Background: an optimization exercise with open tools, aiming at small area. Do not read the settings as production practice.
The RTL was checked by simulation tests, not by an equivalence proof against the original design.
No activity file was given, so power comes from the tool's default toggle rates.

Design needle_core, start of the top module:
module needle_core (
    input  wire         clk,
    input  wire         rst,           
    input  wire         start,         
    input  wire [12:0]  entry_pc,
    input  wire [7:0]   pages,         
    input  wire [15:0]  budget,        
    input  wire [8:0]   vlen,          
    output wire         busy,
    output wire [12:0]  imem_addr,
    input  wire [63:0]  imem_data,
    output wire [7:0]   win_addr,
    input  wire [255:0] win_data,
    output reg          done,
    output reg  [2:0]   reason,
    output reg  [23:0]  fwd,
    output reg  [7:0]   drop,
    output reg  [7:0]   copy,
    output reg  [2:0]   tc,
    output wire [639:0] key            
);
    localparam [2:0] R_END = 3'd0, R_BUDGET = 3'd1, R_WINDOW = 3'd2, R_ILLEGAL = 3'd3;
    reg  [2:0]   state;
    reg  [15:0]  rem;         
    reg  [7:0]   pages_r;
    reg  [8:0]   vlen_r;
    reg  [13:0]  pc;
    reg  [511:0] gfile;       
  ...
Size in the first run: roughly 9,000 cells after synthesis, roughly 75,000 sq um of cells after synthesis.
export LEC_CHECK = 0
export ABC_AREA = 1
export CAP_MARGIN = 20
export CELL_PAD_IN_SITES_DETAIL_PLACEMENT = 2
export CELL_PAD_IN_SITES_GLOBAL_PLACEMENT = 2
export CORE_MARGIN = 2
export CORE_UTILIZATION = 30
export SLEW_MARGIN = 20
export SYNTH_MEMORY_MAX_BITS = 16384
create_clock -name core_clock -period 12.0 [get_ports {clk}]
standard.sh (not shown) runs the stock make flow with config.mk's settings and CLKGATE_MAP_FILE= SYNTH_SCRIPT=/design/flow/synth_recipe.tcl, a recipe that flattens the netlist after the stock synthesis.
==> flow/flow/run.sh <==
#!/bin/bash
# The standard layout (standard.sh, unchanged synthesis), with two changes:
# the port buffers are the smallest buffer cell, and CTS builds the tree from
# clkbuf_8 with no dummy loads. Each tool's output goes to
# orfs/logs; make's own output to make.log.
set -euo pipefail
export BUFFER_PORTS_ARGS="-buffer_cell sky130_fd_sc_hd__buf_1"
export CTS_ARGS="-sink_clustering_enable -repair_clock_nets -dont_use_dummy_load -buf_list {sky130_fd_sc_hd__clkbuf_8}"
bash standard.sh finish > make.log 2>&1
Rerun with:
--- a/flow/design.v
+++ b/flow/design.v
@@ -46,14 +46,21 @@
     wire is_ldh  = (op == 8'h20);
     wire is_kput = (op == 8'h23);
     wire is_kcpy = (op == 8'h24);
     wire is_kclr = (op == 8'h25);
     wire win_op  = is_ldh | is_kcpy;
     wire [3:0]  rb_sel = is_dep ? rd : rb;
-    wire [31:0] va  = gfile[32*ra +: 32];
-    wire [31:0] vb  = gfile[32*rb_sel +: 32];
+    reg  [31:0] va, vb;
+    integer rr;
+    always @* begin
+        va = 32'd0; vb = 32'd0;
+        for (rr = 0; rr < 16; rr = rr + 1) begin
+            va = va | (gfile[32*rr +: 32] & {32{ra == rr}});
+            vb = vb | (gfile[32*rr +: 32] & {32{rb_sel == rr}});
+        end
+    end
     reg         known;
     reg  [4:0]  used;
     reg  [31:0] imask;
     always @* begin
         known = 1'b1;
         used  = 5'b00000;
@@ -169,38 +176,26 @@
                 default: smask[k] = (k >= pos) && (k <= topb);              
             endcase
         end
     end
     wire [31:0] shift_r = (rot & smask) | (is_dep ? (vb & ~smask) : 32'd0);
     wire [13:0] pc_inc = pc + 14'd1;
-    reg  [31:0] alu_r;
-    reg         alu_wr;      
-    reg         alu_fl;      
-    reg         alu_ar;      
-    always @* begin
-        alu_r  = 32'd0;
-        alu_wr = 1'b0;
-        alu_fl = 1'b0;
-        alu_ar = 1'b0;
-        case (op)
-            8'h01: begin alu_r = sum; alu_wr = 1'b1; end
-            8'h02: begin alu_r = va | opb; alu_wr = 1'b1; end        
-            8'h03, 8'h04, 8'h05, 8'h06:
-                   begin alu_r = sum; alu_wr = 1'b1; alu_fl = 1'b1; alu_ar = 1'b1; end
-            8'h07, 8'h08: begin alu_r = va & opb; alu_wr = 1'b1; alu_fl = 1'b1; end
-            8'h09, 8'h0A: begin alu_r = va | opb; alu_wr = 1'b1; alu_fl = 1'b1; end
-            8'h0B, 8'h0C: begin alu_r = va ^ opb; alu_wr = 1'b1; alu_fl = 1'b1; end
-            8'h0D, 8'h0E, 8'h0F, 8'h10:
-                   begin alu_r = shift_r; alu_wr = 1'b1; alu_fl = 1'b1; end
-            8'h11, 8'h12: begin alu_r = sum; alu_fl = 1'b1; alu_ar = 1'b1; end
-            8'h13: begin alu_r = va & opb; alu_fl = 1'b1; end
-            8'h20: begin alu_r = ldh_val; alu_wr = 1'b1; end
-            8'h52: begin alu_r = {18'd0, pc_inc}; alu_wr = 1'b1; end
-            default: ;
-        endcase
-    end
+    wire op_sum = (op == 8'h01) || (op >= 8'h03 && op <= 8'h06) || (op == 8'h11) || (op == 8'h12);
+    wire op_and = (op == 8'h07) || (op == 8'h08) || (op == 8'h13);
+    wire op_or  = (op == 8'h02) || (op == 8'h09) || (op == 8'h0A);
+    wire op_xor = (op == 8'h0B) || (op == 8'h0C);
+    wire op_sh  = (op >= 8'h0D && op <= 8'h10);
+    wire op_ldh = is_ldh;
+    wire op_pc  = (op == 8'h52);
+    wire [31:0] alu_r = ({32{op_sum}} & sum) | ({32{op_and}} & (va & opb)) |
+                        ({32{op_or}} & (va | opb)) | ({32{op_xor}} & (va ^ opb)) |
+                        ({32{op_sh}} & shift_r) | ({32{op_ldh}} & ldh_val) |
+                        ({32{op_pc}} & {18'd0, pc_inc});
+    wire alu_wr = (op >= 8'h01 && op <= 8'h10) || op_ldh || op_pc;
+    wire alu_fl = (op >= 8'h03 && op <= 8'h13);
+    wire alu_ar = (op >= 8'h03 && op <= 8'h06) || (op == 8'h11) || (op == 8'h12);
     wire alu_c = alu_ar & (cout ^ is_sub);
     wire       zero_k = load || is_kclr;
     reg  [7:0] fetch [0:31];
     reg  [7:0] fsrc  [0:3];
     reg  [7:0] fin1  [0:4];
     reg  [7:0] fine  [0:6];
Worst setup slack is better by 110 ps.
Register-to-register slack is better by 190 ps.
Global-route usage rises by 0.40 points.
Critical path depth falls by 2.
Cell count falls by 3.6%.
Worst hold slack is better by 14 ps.
Power falls by 3.4%.
Maximum frequency rises by 1.1%.
Clock skew falls by 15 ps.
Utilization rises by 0.34 points.

==> what the ideal ports hide <==
In the flow no input, the clock included, has a driving cell. The finished layouts below were timed again as built, in two steps. Step 1, drivers: a clkbuf_16 drives clk and a buf_2 each remaining input, both assumed. Step 2 adds t to the input delays and takes it off the output delays; t is the mean of the earliest and latest rising clock arrival at the registers after step 1. Input paths then give back, and output paths get back, about the clock's delay inside the block. Three values: ideal, step 1, step 2; two values: the first two.
| run | t, ns | setup slack, ns | worst setup path after step 2 | pins driven straight from the clock port |
|---|---|---|---|---|
| the first run | 1.075 | 2.074 / 2.051 / 1.661 | input to register | 1 |
| the second run | 1.076 | 2.181 / 2.140 / 1.311 | input to register | 1 |
After both steps every run listed still meets setup and hold. For the second run, which loses most, drivers alone change the setup slack by -0.041 ns; drivers and shift together by -0.870 ns.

....

### ASSIGNMENT
Pick out the lines above containing the word "from", then copy them.

### REPLY TO THE EXERCISE
No activity file was given, so power comes from the tool's default toggle rates.
# the port buffers are the smallest buffer cell, and CTS builds the tree from
| run | t, ns | setup slack, ns | worst setup path after step 2 | pins driven straight from the clock port |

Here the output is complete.